Dotye noticed her goddaughter’s face, and Dotye’s expression softened.

“No, little Love, we must be careful to whom we present the treasure of truth. For a good friend will be a safeguard of such truth, even in times of trouble.”

Rora’s face lit up in recognition. “The third pig, Tanta! Just like him- with the house of brick!”

“Exactly, my good Zajushka! Do you think the Good, Wise pig brother told the wicked wolf, ‘Oh, Mr. Wicked Wolf, I am building this wall to keep you out?’ “

“NO!” cried Rora, giggling.

Do you think that Good, Wise pig looked to his brothers and listened to their taunts, and said to himself, ‘Oh, Lazy Brothers, I was wrong, and it is better to build my house out of flimsy things so my job is easier?’ “

“NO!” Rora’s laugh burbled again.

“No, indeed my child, the third brother saw the truth of the matter, and held that truth in his heart, secret and safe, but he DID use that knowledge to prepare for the wolf, and maybe, just MAYBE, to protect his brothers, who” (and here she lowered her voice and whispered): “Maaaay not have been very bright!”
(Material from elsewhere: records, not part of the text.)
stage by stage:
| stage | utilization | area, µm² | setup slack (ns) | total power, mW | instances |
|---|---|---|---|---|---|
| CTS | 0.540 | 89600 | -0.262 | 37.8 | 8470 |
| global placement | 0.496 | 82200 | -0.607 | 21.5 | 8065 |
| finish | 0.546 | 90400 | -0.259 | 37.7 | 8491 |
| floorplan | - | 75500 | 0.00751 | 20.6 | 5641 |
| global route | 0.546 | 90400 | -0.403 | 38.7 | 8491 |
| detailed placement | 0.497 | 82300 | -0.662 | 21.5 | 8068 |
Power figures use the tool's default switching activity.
<file path="config.mk">
export PLATFORM = sky130hd
export DESIGN_NAME = ecrg_top
export DESIGN_NICKNAME = d
export VERILOG_FILES = /design/src/ecrg_pkg.sv /design/src/ecrg_sync.sv /design/src/ecrg_top.sv
export SDC_FILE = /design/constraint.sdc
export NUM_CORES = 1
export LEC_CHECK = 0
export BUFFER_PORTS_ARGS = -buffer_cell sky130_fd_sc_hd__clkbuf_2
export CORE_MARGIN = 2
export CORE_UTILIZATION = 46
export CTS_CLUSTER_SIZE = 16
export DETAILED_ROUTE_END_ITERATION = 7
export PLACE_DENSITY = 0.76
export SLEW_MARGIN = 10
export SYNTH_ARGS = -nofsm -noshare
export SYNTH_HDL_FRONTEND = slang
export SYNTH_HIERARCHICAL = 1
export SYNTH_SLANG_ARGS = --single-unit
</file>
<file path="constraint.sdc">
create_clock -name ref_clk -period 1.7 [get_ports ref_clk]
set_input_delay 0.17 -clock ref_clk [delete_from_list [all_inputs] [get_ports ref_clk]]
set_output_delay 0.17 -clock ref_clk [all_outputs]
set_load 0.01 [all_outputs]
</file>
==> config.mk <==
export PLATFORM = sky130hd
export DESIGN_NAME = mrb_mode_regs
export DESIGN_NICKNAME = d
export VERILOG_FILES = /design/src/verilog/mrb_pkg.sv /design/src/verilog/mrb_fifo.sv /design/src/verilog/mrb_mode_regs.sv
export SDC_FILE = /design/constraint.sdc
export NUM_CORES = 1
export LEC_CHECK = 0
export ABC_AREA = 0
export BUFFER_PORTS_ARGS = -buffer_cell sky130_fd_sc_hd__buf_2
export CORE_AREA = 2 2 180 165
export CTS_CLUSTER_DIAMETER = 40
export DETAILED_ROUTE_END_ITERATION = 16
export DIE_AREA = 0 0 182 167
export PLACE_DENSITY = 0.59
export SLEW_MARGIN = 20
export SYNTH_ARGS = -nofsm -noshare
export SYNTH_HDL_FRONTEND = slang
export SYNTH_HIERARCHICAL = 1
export SYNTH_SLANG_ARGS = --single-unit
export TNS_END_PERCENT = 50
==> constraint.sdc <==
create_clock -name clk_in -period 3.5 [get_ports clk_in]
set_input_delay 0.35 -clock clk_in [delete_from_list [all_inputs] [get_ports clk_in]]
set_output_delay 0.35 -clock clk_in [all_outputs]
set_load 0.01 [all_outputs]
==> src/verilog/mrb_pkg.sv <==
// Purpose: Shared constants and types for the mode register block
// Assumes: Single clock, synchronous reset
// Notes: Field positions follow the mode register bit layout
package mrb_pkg;
	// ***************************
	// Widths
	// ***************************
	localparam int DQ_W = 8; // Data lane width
	localparam int COL_W = 3; // Low column bits in a burst
	localparam int MR0_W = 13; // Stored bits of register zero
	localparam int MR1_W = 18; // Stored bits of register one
	localparam int SEL_W = 3; // Bank select on a set command
	localparam int LAT_W = 5; // Latency counters
	localparam int LOCK_W = 10; // Lock counter
	// ***************************
	// Register select and fields
	// ***************************
	localparam logic [SEL_W-1:0] SEL_MR0 = 3'h0;
	localparam logic [SEL_W-1:0] SEL_MR1 = 3'h1;
	localparam int BL_HI = 1; // Burst length field
	localparam int BL_LO = 0;
	localparam int CL_LOW_B = 2; // Latency extension bit
	localparam int BT_B = 3; // Burst type
	localparam int CL_HI = 6; // Latency field
	localparam int CL_LO = 4;
	localparam int DLLRST_B = 8; // Self-clearing DLL reset
	localparam int WR_HI = 11; // Write recovery field
	localparam int WR_LO = 9;
	localparam int PD_B = 12; // Power-down DLL option
	localparam int DLL_DIS_B = 0; // One disables the DLL
	localparam int WLVL_B = 7; // Write leveling
	localparam int QOFF_B = 12; // Output disable
	localparam int NIB_B = 2; // Nibble select column bit
	localparam logic [MR0_W-1:0] MR0_RST = 13'h0000;
	localparam logic [MR1_W-1:0] MR1_RST = 18'h00000;
	localparam logic [1:0] BL_OTF = 2'h1;
	localparam logic [1:0] BL_FIX4 = 2'h2;
	// ***************************
	// Latency and timing
	// ***************************
	localparam logic [LAT_W-1:0] CL_BASE_LO = 5'h04;
	localparam logic [LAT_W-1:0] CL_BASE_HI = 5'h0C;
	localparam logic [LAT_W-1:0] CL_DLL_OFF = 5'h06;
	localparam logic [LAT_W-1:0] LAT_LEAD = 5'h02; // Issue plus output stage
	localparam int DLL_LOCK_CYCLES = 512;
	localparam logic [LOCK_W-1:0] DLL_LOCK_CNT = LOCK_W'(DLL_LOCK_CYCLES);
	// Write recovery per code, code zero is sixteen
	localparam logic [4:0] WR_TBL [8] = '{5'h10, 5'h05, 5'h06, 5'h07,
		5'h08, 5'h0A, 5'h0C, 5'h0E};
	localparam logic [COL_W-1:0] CHOP_BEAT = 3'h4; // First hidden beat
	localparam logic [COL_W-1:0] LAST_BEAT = 3'h7;
	localparam logic [COL_W:0] BEATS_FULL = 4'h8;
	localparam logic [COL_W:0] BEATS_CHOP = 4'h4;
	// ***************************
	// Types
	// ***************************
	typedef enum {RD_IDLE, RD_WAIT, RD_BURST} mrb_rd_st_t;
	typedef struct packed {
		logic [SEL_W-1:0] sel; // Target register
		logic [MR1_W-1:0] val; // Address bits
	} mrb_mrs_t;
	typedef struct packed {
		logic wr; // One for write
		logic a12; // Chop select on the fly
		logic [COL_W-1:0] col; // Starting column
	} mrb_cmd_t;
	typedef struct packed {
		logic [COL_W-1:0] col;
		logic [DQ_W-1:0] dat;
	} mrb_wbeat_t;
endpackage

==> src/verilog/mrb_fifo.sv <==
// Purpose: Flop-based FIFO for write beats
// Assumes: DEPTH is a power of two
// Notes: Ready low when full, valid low when empty
module mrb_fifo import mrb_pkg::*; #(
	parameter int W = 11,
	parameter int DEPTH = 16
) (
	input wire logic clk_in,
	input wire logic srst_in,
	input wire logic [W-1:0] in_data_in,
	input wire logic in_valid_in,
	output logic in_ready_out,
	output logic [W-1:0] out_data_out,
	output logic out_valid_out,
	input wire logic out_ready_in
);
	localparam int AW = $clog2(DEPTH);
	logic [W-1:0] mem_reg [DEPTH]; // Storage
	logic [AW-1:0] wptr_reg; // Write index
	logic [AW-1:0] rptr_reg; // Read index
	logic [AW:0] cnt_reg; // Fill level
	logic push;
	logic pop;
	assign in_ready_out = (cnt_reg != (AW+1)'(DEPTH));
	assign out_valid_out = (cnt_reg != '0);
	assign out_data_out = mem_reg[rptr_reg];
	assign push = in_valid_in && in_ready_out;
	assign pop = out_valid_out && out_ready_in;
	// Storage needs no reset
	always_ff @(posedge clk_in) begin
		if (push) begin
			mem_reg[wptr_reg] <= in_data_in;
		end
	end
	// Pointers and level
	always_ff @(posedge clk_in) begin
		if (srst_in) begin
			wptr_reg <= '0;
			rptr_reg <= '0;
			cnt_reg <= '0;
		end else begin
			if (push) begin
				wptr_reg <= wptr_reg + 1'b1;
			end
			if (pop) begin
				rptr_reg <= rptr_reg + 1'b1;
			end
			if (push && !pop) begin
				cnt_reg <= cnt_reg + 1'b1;
			end else if (pop && !push) begin
				cnt_reg <= cnt_reg - 1'b1;
			end
		end
	end
endmodule
## config.mk

```make
export PLATFORM = sky130hd
export DESIGN_NAME = msps_top
export DESIGN_NICKNAME = d
export VERILOG_FILES = /design/src/core/msps_pkg.sv /design/src/core/msps_top.sv /design/src/core/msps_master.sv /design/src/core/msps_slave.sv
export SDC_FILE = /design/constraint.sdc
export NUM_CORES = 1
export LEC_CHECK = 0
export BUFFER_PORTS_ARGS = -buffer_cell sky130_fd_sc_hd__buf_2
export CORE_ASPECT_RATIO = 0.7
export CORE_MARGIN = 2
export CORE_UTILIZATION = 60
export DETAILED_ROUTE_END_ITERATION = 7
export PLACE_DENSITY_LB_ADDON = 0.05
export SYNTH_ARGS = -nofsm -noshare
export SYNTH_HDL_FRONTEND = slang
export SYNTH_SLANG_ARGS = --single-unit
```

## constraint.sdc

```tcl
create_clock -name pclk -period 4.02 [get_ports pclk]
set_clock_uncertainty 0.1 [all_clocks]
set_input_delay 0.201 -clock pclk [delete_from_list [all_inputs] [get_ports pclk]]
set_output_delay 0.201 -clock pclk [all_outputs]
set_load 0.01 [all_outputs]
```

## src/core/msps_pkg.sv

```systemverilog
// Constants and types shared by the master/slave PWM sequencer
package msps_pkg;
    // ==========================================================
    // Widths and types
    localparam int CNT_W = 16;
    localparam int ADDR_W = 12;
    localparam int CKSEL_W = 4;
    typedef logic [CNT_W-1:0] msps_cnt_t;
    typedef logic [ADDR_W-1:0] msps_addr_t;
    // ==========================================================
    // Register offsets
    localparam msps_addr_t OFS_POWER = 12'h000;
    localparam msps_addr_t OFS_TRIG = 12'h004;
    localparam msps_addr_t OFS_ENSTAT = 12'h008;
    localparam msps_addr_t OFS_PERIOD = 12'h00C;
    localparam msps_addr_t OFS_DUTY = 12'h010;
    localparam msps_addr_t OFS_PCNT = 12'h014;
    localparam msps_addr_t OFS_DCNT = 12'h018;
    localparam msps_addr_t OFS_OUTCFG = 12'h01C;
    localparam msps_addr_t OFS_MMODE = 12'h020;
    localparam msps_addr_t OFS_SMODE = 12'h024;
    localparam msps_addr_t OFS_ISTAT = 12'h028;
    localparam msps_addr_t OFS_IMASK = 12'h02C;
    localparam msps_addr_t OFS_CKSEL = 12'h030;
    // ==========================================================
    // Field positions
    localparam int BIT_PWR = 0;
    localparam int BIT_MSTART = 0;
    localparam int BIT_SSTART = 1;
    localparam int BIT_MSTOP = 2;
    localparam int BIT_SSTOP = 3;
    localparam int BIT_MEN = 0;
    localparam int BIT_SEN = 1;
    localparam int BIT_SOE = 0;
    localparam int BIT_SLVL = 1;
    localparam int BIT_SOM = 2;
    localparam int BIT_MOM = 3;
    localparam int BIT_MLVL = 4;
    localparam int BIT_OUTVAL = 5;
    localparam int OUTCFG_W = 6;
    localparam int BIT_PIRQ = 0;
    localparam int BIT_DIRQ = 1;
    // ==========================================================
    // Reset values
    localparam msps_cnt_t RST_CNT = 16'h0000;
    localparam logic [OUTCFG_W-1:0] RST_OUTCFG = 6'h00;
    localparam logic [CKSEL_W-1:0] RST_CKSEL = 4'h0;
    localparam logic [1:0] RST_IRQ = 2'h0;
endpackage : msps_pkg

```

## src/core/msps_top.sv

```systemverilog
// APB-mapped master/slave PWM sequencer with interrupt and pin control
//
// Added by the designer: the address map and the APB register port.
`timescale 1ns/100ps
// Overview of operation
// - Master and slave start bits written together; they read back as zero.
// - Start sets both enable flags; master interrupts at once and starts slave.
// - Both count values are readable at any time.
// - Master loads period, counts down, reloads and interrupts at zero.
// - Each master interrupt loads the duty value into the slave counter while the slave is enabled or starting.
// - Output active one count clock after master interrupt, inactive at slave zero.
// - Stop bits written together clear both enable flags and halt counting.
// - Counters keep their values after a stop.
// - A stop leaves the output pin level unchanged.
// - With output enable clear, a written output level drives the pin.
// - Clearing the power enable resets everything and returns pin to port mode.
// - Output period equals the master period value plus one, in count clocks.
// - Duty of period plus one or more saturates to a fully active output.
module msps_top
    import msps_pkg::*;
(
    input wire logic pclk,
    input wire logic presetn,
    input wire logic psel,
    input wire logic penable,
    input wire logic pwrite,
    input wire msps_pkg::msps_addr_t paddr,
    input wire logic [31:0] pwdata,
    output logic pready,
    output logic [31:0] prdata,
    output logic pslverr,
    output logic irq,
    output logic pwm_output,
    output logic pwm_output_en
);
    import msps_pkg::*;

    // ==========================================================
    // State
    logic pready_q;
    logic [31:0] prdata_q;
    logic pslverr_q;
    logic irq_q;
    logic out_q;
    logic out_en_q;
    logic pwr_q;
    msps_cnt_t period_q;
    msps_cnt_t duty_q;
    msps_cnt_t mmode_q;
    msps_cnt_t smode_q;
    logic [OUTCFG_W-2:0] outcfg_q;
    logic [1:0] istat_q;
    logic [1:0] imask_q;
    logic [CKSEL_W-1:0] cksel_q;
    msps_cnt_t presc_q;
    msps_cnt_t pcnt;
    msps_cnt_t dcnt;
    logic m_en;
    logic s_en;
    logic m_irq;
    logic s_irq;
    logic act_set;
    logic act_clr;

    // ==========================================================
    // APB decode
    wire access = psel & penable & ~pready_q;
    wire wr = psel & penable & pwrite & pready_q;
    wire clr = ~pwr_q;
    wire sel_pwr = paddr == OFS_POWER;
    wire sel_trig = paddr == OFS_TRIG;
    wire sel_enstat = paddr == OFS_ENSTAT;
    wire sel_period = paddr == OFS_PERIOD;
    wire sel_duty = paddr == OFS_DUTY;
    wire sel_pcnt = paddr == OFS_PCNT;
    wire sel_dcnt = paddr == OFS_DCNT;
    wire sel_outcfg = paddr == OFS_OUTCFG;
    wire sel_mmode = paddr == OFS_MMODE;
    wire sel_smode = paddr == OFS_SMODE;
    wire sel_istat = paddr == OFS_ISTAT;
    wire sel_imask = paddr == OFS_IMASK;
    wire sel_cksel = paddr == OFS_CKSEL;
    wire mapped = sel_pwr | sel_trig | sel_enstat | sel_period | sel_duty | sel_pcnt
        | sel_dcnt | sel_outcfg | sel_mmode | sel_smode | sel_istat | sel_imask | sel_cksel;
    wire wr_on = wr & pwr_q;
    wire wr_trig = wr_on & sel_trig;
    wire wr_outcfg = wr_on & sel_outcfg;
    wire m_start = wr_trig & pwdata[BIT_MSTART];
    wire s_start = wr_trig & pwdata[BIT_SSTART];
    wire m_stop = wr_trig & pwdata[BIT_MSTOP];
    wire s_stop = wr_trig & pwdata[BIT_SSTOP];
    wire soe = outcfg_q[BIT_SOE];
    wire slvl = outcfg_q[BIT_SLVL];
    wire [OUTCFG_W-1:0] outcfg_rd = {out_q, outcfg_q};
    wire [1:0] ev = {s_irq, m_irq};

    // Counts read live, also while running
    wire [31:0] rdata =
        sel_pwr ? {31'h0, pwr_q} :
        sel_enstat ? {30'h0, s_en, m_en} :
        sel_period ? {16'h0, period_q} :
        sel_duty ? {16'h0, duty_q} :
        sel_pcnt ? {16'h0, pcnt} :
        sel_dcnt ? {16'h0, dcnt} :
        sel_outcfg ? {26'h0, outcfg_rd} :
        sel_mmode ? {16'h0, mmode_q} :
        sel_smode ? {16'h0, smode_q} :
        sel_istat ? {30'h0, istat_q} :
        sel_imask ? {30'h0, imask_q} :
        sel_cksel ? {28'h0, cksel_q} :
        32'h0000_0000;

    // ==========================================================
    // Count clock prescaler
    wire msps_cnt_t presc_mask = msps_cnt_t'((17'h00001 << cksel_q) - 17'h00001);
    wire tick = (presc_q & presc_mask) == RST_CNT;

    // ==========================================================
    // Channels
    msps_master u_master (
        .pclk(pclk),
        .presetn(presetn),
        .clr(clr),
        .tick(tick),
        .start(m_start),
        .stop(m_stop),
        .period_reload(period_q),
        .period_counter(pcnt),
        .master_enable_status(m_en),
        .period_interrupt(m_irq)
    );

    msps_slave u_slave (
        .pclk(pclk),
        .presetn(presetn),
        .clr(clr),
        .tick(tick),
        .start(s_start),
        .stop(s_stop),
        .master_irq(m_irq),
        .duty_reload(duty_q),
        .duty_counter(dcnt),
        .slave_enable_status(s_en),
        .duty_interrupt(s_irq),
        .act_set(act_set),
        .act_clr(act_clr)
    );

    // ==========================================================
    // Bus answer
    always_ff @(posedge pclk or negedge presetn)
    begin
        if (!presetn)
        begin
            pready_q <= 1'b0;
            prdata_q <= 32'h0000_0000;
            pslverr_q <= 1'b0;
        end
        else
        begin
            pready_q <= access;
            prdata_q <= (access && !pwrite) ? rdata : 32'h0000_0000;
            pslverr_q <= access & ~mapped;
        end
    end

    // ==========================================================
    // Power enable, always writable
    always_ff @(posedge pclk or negedge presetn)
    begin
        if (!presetn)
            pwr_q <= 1'b0;
        else if (wr && sel_pwr)
            pwr_q <= pwdata[BIT_PWR];
    end

    // ==========================================================
    // Configuration registers, reset while powered off
    always_ff @(posedge pclk or negedge presetn)
    begin
        if (!presetn)
        begin
            period_q <= RST_CNT;
            duty_q <= RST_CNT;
            mmode_q <= RST_CNT;
            smode_q <= RST_CNT;
            outcfg_q <= RST_OUTCFG[OUTCFG_W-2:0];
            imask_q <= RST_IRQ;
            cksel_q <= RST_CKSEL;
        end
        else if (clr)
        begin
            period_q <= RST_CNT;
            duty_q <= RST_CNT;
            mmode_q <= RST_CNT;
            smode_q <= RST_CNT;
            outcfg_q <= RST_OUTCFG[OUTCFG_W-2:0];
            imask_q <= RST_IRQ;
            cksel_q <= RST_CKSEL;
        end
        else if (wr_on)
        begin
            if (sel_period)
                period_q <= pwdata[CNT_W-1:0];
            if (sel_duty)
                duty_q <= pwdata[CNT_W-1:0];
            if (sel_mmode)
                mmode_q <= pwdata[CNT_W-1:0];
            if (sel_smode)
                smode_q <= pwdata[CNT_W-1:0];
            if (sel_outcfg)
                outcfg_q <= pwdata[OUTCFG_W-2:0];
            if (sel_imask)
                imask_q <= pwdata[1:0];
            if (sel_cksel)
                cksel_q <= pwdata[CKSEL_W-1:0];
        end
    end

    // ==========================================================
    // Prescaler, interrupt status and line
    always_ff @(posedge pclk or negedge presetn)
    begin
        if (!presetn)
        begin
            presc_q <= RST_CNT;
            istat_q <= RST_IRQ;
            irq_q <= 1'b0;
        end
        else if (clr)
        begin
            presc_q <= RST_CNT;
            istat_q <= RST_IRQ;
            irq_q <= 1'b0;
        end
        else
        begin
            presc_q <= presc_q + 16'h0001;
            istat_q <= ev | (istat_q & ~((wr_on && sel_istat) ? pwdata[1:0] : 2'h0));
            irq_q <= |(istat_q & imask_q);
        end
    end

    // ==========================================================
    // Output bit and pin drive
    always_ff @(posedge pclk or negedge presetn)
    begin
        if (!presetn)
        begin
            out_q <= 1'b0;
            out_en_q <= 1'b0;
        end
        else if (clr)
        begin
            out_q <= 1'b0;
            out_en_q <= 1'b0;
        end
        else
        begin
            out_en_q <= outcfg_q[BIT_SOM];
            if (soe && act_set)
                out_q <= ~slvl;
            else if (soe && act_clr)
                out_q <= slvl;
            else if (wr_outcfg && !soe)
                out_q <= pwdata[BIT_OUTVAL];
        end
    end

    assign pready = pready_q;
    assign prdata = prdata_q;
    assign pslverr = pslverr_q;
    assign irq = irq_q;
    assign pwm_output = out_q;
    assign pwm_output_en = out_en_q;
endmodule : msps_top

```

## src/core/msps_master.sv

```systemverilog
// Master channel: period counter in repeating interval mode
`timescale 1ns/100ps
module msps_master
    import msps_pkg::*;
(
    input wire logic pclk,
    input wire logic presetn,
    input wire logic clr,
    input wire logic tick,
    input wire logic start,
    input wire logic stop,
    input wire msps_pkg::msps_cnt_t period_reload,
    output msps_pkg::msps_cnt_t period_counter,
    output logic master_enable_status,
    output logic period_interrupt
);
    logic run_q;
    msps_cnt_t cnt_q;
    wire zero_hit = run_q & tick & (cnt_q == RST_CNT);

    // ==========================================================
    // Counter
    assign period_interrupt = (start & ~stop) | (zero_hit & ~stop);
    assign period_counter = cnt_q;
    assign master_enable_status = run_q;

    always_ff @(posedge pclk or negedge presetn)
    begin
        if (!presetn)
        begin
            run_q <= 1'b0;
            cnt_q <= RST_CNT;
        end
        else if (clr)
        begin
            run_q <= 1'b0;
            cnt_q <= RST_CNT;
        end
        else if (stop)
        begin
            run_q <= 1'b0;
        end
        else if (start || zero_hit)
        begin
            run_q <= 1'b1;
            cnt_q <= period_reload;
        end
        else if (run_q && tick)
        begin
            cnt_q <= cnt_q - 16'h0001;
        end
    end
endmodule : msps_master

```

## src/core/msps_slave.sv

```systemverilog
// Slave channel: duty counter in one-count mode with output set/reset events
`timescale 1ns/100ps
module msps_slave
    import msps_pkg::*;
(
    input wire logic pclk,
    input wire logic presetn,
    input wire logic clr,
    input wire logic tick,
    input wire logic start,
    input wire logic stop,
    input wire logic master_irq,
    input wire msps_pkg::msps_cnt_t duty_reload,
    output msps_pkg::msps_cnt_t duty_counter,
    output logic slave_enable_status,
    output logic duty_interrupt,
    output logic act_set,
    output logic act_clr
);
    logic run_q;
    logic cnt_en_q;
    logic arm_q;
    msps_cnt_t cnt_q;
    wire live = (run_q | start) & ~stop;
    wire trig = master_irq & live;
    wire zero_hit = run_q & ~stop & cnt_en_q & tick & (cnt_q == RST_CNT);

    // ==========================================================
    // Events
    assign duty_interrupt = zero_hit;
    assign act_clr = zero_hit;
    assign act_set = arm_q & tick & run_q & ~stop & ~zero_hit;
    assign duty_counter = cnt_q;
    assign slave_enable_status = run_q;

    always_ff @(posedge pclk or negedge presetn)
    begin
        if (!presetn)
        begin
            run_q <= 1'b0;
            cnt_en_q <= 1'b0;
            arm_q <= 1'b0;
            cnt_q <= RST_CNT;
        end
        else if (clr)
        begin
            run_q <= 1'b0;
            cnt_en_q <= 1'b0;
            arm_q <= 1'b0;
            cnt_q <= RST_CNT;
        end
        else
        begin
            run_q <= live;
            if (trig)
            begin
                cnt_q <= duty_reload;
                cnt_en_q <= 1'b1;
                arm_q <= 1'b1;
            end
            else if (run_q && !stop && tick)
            begin
                arm_q <= 1'b0;
                if (zero_hit)
                    cnt_en_q <= 1'b0;
                else if (cnt_en_q)
                    cnt_q <= cnt_q - 16'h0001;
            end
        end
    end
endmodule : msps_slave

```

==> results of run 1 <==
==> worst max-delay path by stage <==
stage	start	endpoint	slack, ns	depth (start not counted)
after global placement	cksel_q[1]	u_master.period_counter[15]	0.49	11
final	cksel_q[1]	u_slave.duty_counter[13]	0.26	12
after detailed placement	cksel_q[1]	u_master.period_counter[5]	0.30	11
after CTS	cksel_q[1]	u_master.period_counter[12]	0.25	11
after global routing	cksel_q[1]	u_slave.duty_counter[9]	0.06	12
after floorplan	cksel_q[2]	u_slave.duty_counter[11]	0.47	15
“Tanta Dotye! Naughty!” Rora smother her giggles behind her two chubby hands.

Dotye winked at Rora.

“Stories teach us much, and sometimes, we don’t know what they have taught us until we come to a problem, and we find we already know the answer. That is why a story is like a candle.”

“A candle?!” squeaked Rora. “How?’

“They light a fire in your heart, that keeps you safe and warm, my Love, no matter how cold and dark it gets around you.”

She scooped up her little goddaughter, and gave her a big hug.

“Safe and warm; always.”

Rora yawned, and hugged her godmother back gently.

She gave Dotye a meaningful look.

“How about that new story?” She smiled. “I did let you be wise; now it’s time for a story.”

Dotye’s laughter pealed throughout the small, dirty underground room.

“And it was so good of you to let me be wise, my Love! Little Stinker!”

She planted a smooch on Rora’s head. “You may have your story, but then bed, understood?”

“Yes Tanta.”

“Good.”

Anya smiled as she watched her toddler, enrapt in yet another of ‘Tanta’ Dotye’s fantastic tales.

“But the goats knew there was a troll under the bridge! Why didn’t they go a different way?”

Dotye’s eyes sparkled with suppressed glee.

“Very good point! You’re right, they should have! But the problem was that it was the only way to go where they needed to graze!”

As the animated chatter continued, Anya let her mind wander. It was so good to have Dotye in her life; the kind, elderly woman would have made a spectacular grandmother, if only…

Anya shook her head to clear her thoughts. Peter had been a very good man, but too courageous to survive for long. Perhaps it was for the best; this captivity was unbearable; it risked breaking her spirit- surely it would have crushed his.

She shook her head again. For the best? What kind of monstrous talk was that?! No, better to know the truth, teach the children in secret, and wait for the right time...for while there were children, there was hope.